Task to complete:
Where in the data below does the word "with" appear? Copy every line that has it.

Task input:

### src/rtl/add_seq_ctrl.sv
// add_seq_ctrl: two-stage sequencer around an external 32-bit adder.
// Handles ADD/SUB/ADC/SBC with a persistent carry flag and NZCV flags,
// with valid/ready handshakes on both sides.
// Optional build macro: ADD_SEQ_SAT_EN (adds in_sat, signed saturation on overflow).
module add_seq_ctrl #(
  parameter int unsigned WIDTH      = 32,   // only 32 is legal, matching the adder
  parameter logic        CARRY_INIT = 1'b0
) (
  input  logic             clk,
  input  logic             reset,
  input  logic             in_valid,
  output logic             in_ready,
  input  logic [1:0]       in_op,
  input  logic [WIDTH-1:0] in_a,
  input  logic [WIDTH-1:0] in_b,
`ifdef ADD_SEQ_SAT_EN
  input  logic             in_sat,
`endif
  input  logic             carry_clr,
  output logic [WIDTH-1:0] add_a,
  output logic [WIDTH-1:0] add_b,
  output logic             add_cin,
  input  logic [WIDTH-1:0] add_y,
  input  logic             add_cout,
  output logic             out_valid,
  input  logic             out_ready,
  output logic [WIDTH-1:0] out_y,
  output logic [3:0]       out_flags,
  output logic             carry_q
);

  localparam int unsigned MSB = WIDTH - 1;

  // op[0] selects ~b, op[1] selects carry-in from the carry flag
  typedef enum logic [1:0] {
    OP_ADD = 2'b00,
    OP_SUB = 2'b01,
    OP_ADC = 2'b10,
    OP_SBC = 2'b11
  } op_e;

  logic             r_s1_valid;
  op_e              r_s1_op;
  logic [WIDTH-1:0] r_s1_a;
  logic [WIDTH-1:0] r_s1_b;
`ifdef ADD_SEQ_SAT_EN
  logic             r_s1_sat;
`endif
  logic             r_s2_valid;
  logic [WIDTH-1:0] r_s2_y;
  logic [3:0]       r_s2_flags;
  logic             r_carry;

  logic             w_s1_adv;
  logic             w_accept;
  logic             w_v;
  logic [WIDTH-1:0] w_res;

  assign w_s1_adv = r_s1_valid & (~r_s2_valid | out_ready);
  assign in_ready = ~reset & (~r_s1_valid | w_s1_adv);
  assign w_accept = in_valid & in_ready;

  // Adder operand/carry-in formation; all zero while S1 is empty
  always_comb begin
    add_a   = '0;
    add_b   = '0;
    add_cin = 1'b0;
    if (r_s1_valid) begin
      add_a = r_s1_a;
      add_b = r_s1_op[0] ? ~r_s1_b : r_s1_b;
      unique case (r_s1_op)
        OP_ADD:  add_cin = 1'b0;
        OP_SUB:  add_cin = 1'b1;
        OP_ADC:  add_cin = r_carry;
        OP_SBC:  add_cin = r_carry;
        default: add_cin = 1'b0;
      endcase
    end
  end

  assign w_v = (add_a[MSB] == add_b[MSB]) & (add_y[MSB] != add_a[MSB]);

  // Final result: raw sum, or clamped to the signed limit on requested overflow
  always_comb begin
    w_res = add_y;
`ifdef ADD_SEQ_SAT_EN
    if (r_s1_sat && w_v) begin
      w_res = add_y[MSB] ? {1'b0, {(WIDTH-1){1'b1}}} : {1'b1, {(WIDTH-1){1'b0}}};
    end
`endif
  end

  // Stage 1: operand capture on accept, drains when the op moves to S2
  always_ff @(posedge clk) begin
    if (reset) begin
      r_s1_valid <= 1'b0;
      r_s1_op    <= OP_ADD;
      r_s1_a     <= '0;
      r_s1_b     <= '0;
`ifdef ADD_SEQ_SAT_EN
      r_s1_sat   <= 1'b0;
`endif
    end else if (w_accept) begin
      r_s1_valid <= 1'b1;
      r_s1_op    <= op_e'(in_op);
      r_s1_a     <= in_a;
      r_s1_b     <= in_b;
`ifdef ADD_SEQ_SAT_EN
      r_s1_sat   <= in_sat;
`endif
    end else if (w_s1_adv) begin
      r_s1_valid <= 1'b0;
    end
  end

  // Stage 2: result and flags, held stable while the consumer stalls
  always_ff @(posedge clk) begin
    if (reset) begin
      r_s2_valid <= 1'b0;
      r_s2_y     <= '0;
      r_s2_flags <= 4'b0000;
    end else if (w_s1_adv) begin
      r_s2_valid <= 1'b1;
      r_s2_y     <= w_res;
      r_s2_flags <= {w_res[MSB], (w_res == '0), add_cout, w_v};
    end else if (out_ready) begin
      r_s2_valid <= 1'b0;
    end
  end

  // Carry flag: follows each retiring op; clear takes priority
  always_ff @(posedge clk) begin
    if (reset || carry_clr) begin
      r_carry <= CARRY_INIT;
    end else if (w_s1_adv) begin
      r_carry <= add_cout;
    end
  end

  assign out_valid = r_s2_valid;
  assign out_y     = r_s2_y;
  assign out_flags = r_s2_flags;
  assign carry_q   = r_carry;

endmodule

Result of the exercise:
// Handles ADD/SUB/ADC/SBC with a persistent carry flag and NZCV flags,
// with valid/ready handshakes on both sides.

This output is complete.